La Corte di Cassazione riteneva, in effetti, di non dover aderire alle considerazioni svolte dalla Corte d’appello, accogliendo le censure mosse dai ricorrenti.
Osservava la Cassazione, in primo luogo, che la “colpa civile” consiste in uno scostamento da una precisa regola di condotta, che può essere dettata sia da una norma di legge che da una regola di comune prudenza.
In tema di circolazione stradale – proseguiva la Corte – tali “regole di condotta” sono dettate non solo dal codice della strada, dal momento che gli utenti della strada sono tenuti a comportarsi in maniera “diligente”, ai sensi dell’art. 1176 c.c. (c.d. “diligenza del buon padre di famiglia”).
Pertanto, secondo la Cassazione, in caso di sinistro stradale, il giudice deve valutare “se la condotta tenuta dal conducente di un veicolo sia stata o non sia stata prudente, e come tale idonea a vincere le presunzioni di cui all'art. 2054 c.c., comma 1 e 2”.
Il giudice, dunque, dovrà, innanzitutto, ricostruire le modalità della condotta, verificando se la stessa sia stata conforme “ai precetti del codice della strada” e “alle regole di ordinaria prudenza esigibile nel caso concreto”.
Ebbene, nel caso di specie, secondo la Cassazione, la Corte d’appello non aveva dato corretta applicazione alle regole del codice della strada che disciplinano la condotta dei conducenti.

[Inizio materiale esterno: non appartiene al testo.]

==> job 8755 <==
## sd_card_top
module sd_card_top
#(
	parameter  SPI_LOW_SPEED_DIV = 248,          
	parameter  SPI_HIGH_SPEED_DIV = 0            
)
(
	input            clk,
	input            rst,
	output           SD_nCS,                     
	output           SD_DCLK,                    
	output           SD_MOSI,                    
	input            SD_MISO,                    
	output           sd_init_done,               
	input            sd_sec_read,                
	input[31:0]      sd_sec_read_addr,           
	output[7:0]      sd_sec_read_data,           
	output           sd_sec_read_data_valid,     
	output           sd_sec_read_end,            
	input            sd_sec_write,               
	input[31:0]      sd_sec_write_addr,          
	input[7:0]       sd_sec_write_data,          
	output           sd_sec_write_data_req,      
	output           sd_sec_write_end            
);
wire[15:0]           spi_clk_div;                
wire                 cmd_req;                    
wire                 cmd_req_ack;                
wire                 cmd_req_error;              
wire[47:0]           cmd;                        
wire[7:0]            cmd_r1;                     
wire[15:0]           cmd_data_len;               
wire                 block_read_req;             
wire                 block_read_valid;           
wire[7:0]            block_read_data;            
wire                 block_read_req_ack;         
wire                 block_write_req;            
  ...
clock: 4.31 ns
lec_check: 0
abc_area: 0
cap_margin: 40
cell_pad_in_sites_detail_placement: 1
cell_pad_in_sites_global_placement: 1
core_aspect_ratio: 1.35
core_margin: 2
core_utilization: 44
cts_cluster_diameter: 274
cts_cluster_size: 16
gpl_routability_driven: 0
gpl_timing_driven: 0
hold_slack_margin: 0.17
max_routing_layer: met4
min_routing_layer: met1
place_density_lb_addon: 0.09
setup_slack_margin: 0.01
slew_margin: 0
tns_end_percent: 45
run.sh (not shown) runs the stock make flow with config.mk's settings and CLKGATE_MAP_FILE=.
==> job 9084: changes against job 8755 <==
ABC_AREA = 1   (was 0)
CAP_MARGIN = 5   (was 40)
CELL_PAD_IN_SITES_DETAIL_PLACEMENT = not set   (was 1)
CELL_PAD_IN_SITES_GLOBAL_PLACEMENT = not set   (was 1)
CORE_ASPECT_RATIO = not set   (was 1.35)
CORE_UTILIZATION = 70   (was 44)
CTS_CLUSTER_DIAMETER = 201   (was 274)
CTS_CLUSTER_SIZE = 14   (was 16)
GPL_ROUTABILITY_DRIVEN = not set   (was 0)
GPL_TIMING_DRIVEN = not set   (was 0)
HOLD_SLACK_MARGIN = not set   (was 0.17)
MAX_ROUTING_LAYER = not set   (was met4)
MIN_ROUTING_LAYER = not set   (was met1)
PLACE_DENSITY_LB_ADDON = not set   (was 0.09)
SETUP_SLACK_MARGIN = not set   (was 0.01)
SLEW_MARGIN = 20   (was 0)
TNS_END_PERCENT = not set   (was 45)
==> flow/constraint.sdc (replaced) <==
create_clock -name core_clock -period 2.4 [get_ports {clk}]
set_input_delay 0.4800 -clock core_clock [delete_from_list [all_inputs] [get_ports {clk}]]
set_output_delay 0.4800 -clock core_clock [all_outputs]
set_load 0.01 [all_outputs]
==> job 4557: changes against job 8755 <==
ABC_AREA = not set   (was 0)
CAP_MARGIN = 20   (was 40)
CELL_PAD_IN_SITES_DETAIL_PLACEMENT = not set   (was 1)
CELL_PAD_IN_SITES_GLOBAL_PLACEMENT = not set   (was 1)
CORE_ASPECT_RATIO = not set   (was 1.35)
CORE_UTILIZATION = 70   (was 44)
CTS_CLUSTER_DIAMETER = not set   (was 274)
CTS_CLUSTER_SIZE = not set   (was 16)
GPL_ROUTABILITY_DRIVEN = not set   (was 0)
GPL_TIMING_DRIVEN = not set   (was 0)
HOLD_SLACK_MARGIN = not set   (was 0.17)
MAX_ROUTING_LAYER = not set   (was met4)
MIN_ROUTING_LAYER = not set   (was met1)
PLACE_DENSITY_LB_ADDON = not set   (was 0.09)
SETUP_SLACK_MARGIN = -0.21   (was 0.01)
SLEW_MARGIN = 20   (was 0)
TNS_END_PERCENT = not set   (was 45)
==> flow/constraint.sdc (replaced) <==
create_clock -name core_clock -period 2.14 [get_ports {clk}]
set_input_delay 0.4280 -clock core_clock [delete_from_list [all_inputs] [get_ports {clk}]]
set_output_delay 0.4280 -clock core_clock [all_outputs]
set_load 0.01 [all_outputs]
==> job 7770: changes against job 8755 <==
CELL_PAD_IN_SITES_DETAIL_PLACEMENT = not set   (was 1)
CTS_CLUSTER_DIAMETER = 40   (was 274)
GPL_ROUTABILITY_DRIVEN = not set   (was 0)
HOLD_SLACK_MARGIN = 0.11   (was 0.17)
MIN_ROUTING_LAYER = met2   (was met1)
TNS_END_PERCENT = 55   (was 45)
==> results_dict.tcl <==
# metrics dict for downstream scripts
set metrics [dict create \
    area.share.combinational_pct 35.5 \
    nonClockBufferCount 107 \
    finalClockPeriodUsage_pct 89.6 \
    p_seq_share_pct 52.5 \
    final.setup.worst_slack_ns 0.251 \
    synth-xor-area-share_pct 0.622 \
    tritoncts.num_buffers 18 \
    met2WireLength_mm 11.7 \
    die-height_um 123 \
    hpwl_mm 16.6 \
    crit_start "sd_card_cmd_m0.state[6]" \
    port_buffers 92 \
    run_status "finished clean" \
    p_switching_uw 1640 \
    grt_util_met3_pct 4.51 \
    sequential_share_of_cell_area_pct 43.7 \
    final_cell_area_um2 11500 \
]
-- figures above: job 9084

Rilevava la Cassazione, infatti, che “la regola principale cui ogni conducente deve attenersi è quella della salvaguardia dell'incolumità propria ed altrui”, di cui agli artt. 140 e 191 C.d.S.
In base a tali disposizioni, dunque, gli utenti della strada devono “comportarsi in modo da non costituire pericolo (...) per la circolazione ed in modo che sia in ogni caso salvaguardata la sicurezza stradale”.
Secondo la Cassazione, inoltre, “poichè chi guida un autobus può provocare danni a chi circola a piedi, deve prestare particolare attenzione nella guida, in ragione dell'intrinseca pericolosità dell'attività svolta”.
Di conseguenza, nel caso in esame, la Corte d’appello avrebbe dovuto considerare la condotta posta in essere dal conducente non conforme ai suindicati principi, dal momento che il conducente “aveva ripreso la marcia nonostante vi fossero ancora pedoni nelle vicinanze del mezzo”, senza aspettare che gli stessi si allontanassero.
Alla luce di tali considerazioni, la Corte di Cassazione accoglieva il ricorso proposto dai genitori del bimbo, annullando la sentenza impugnata e rinviando la causa alla Corte d’appello di Brescia, affinchè la medesima decidesse nuovamente sulla questione, sulla base dei principi sopra enunciati.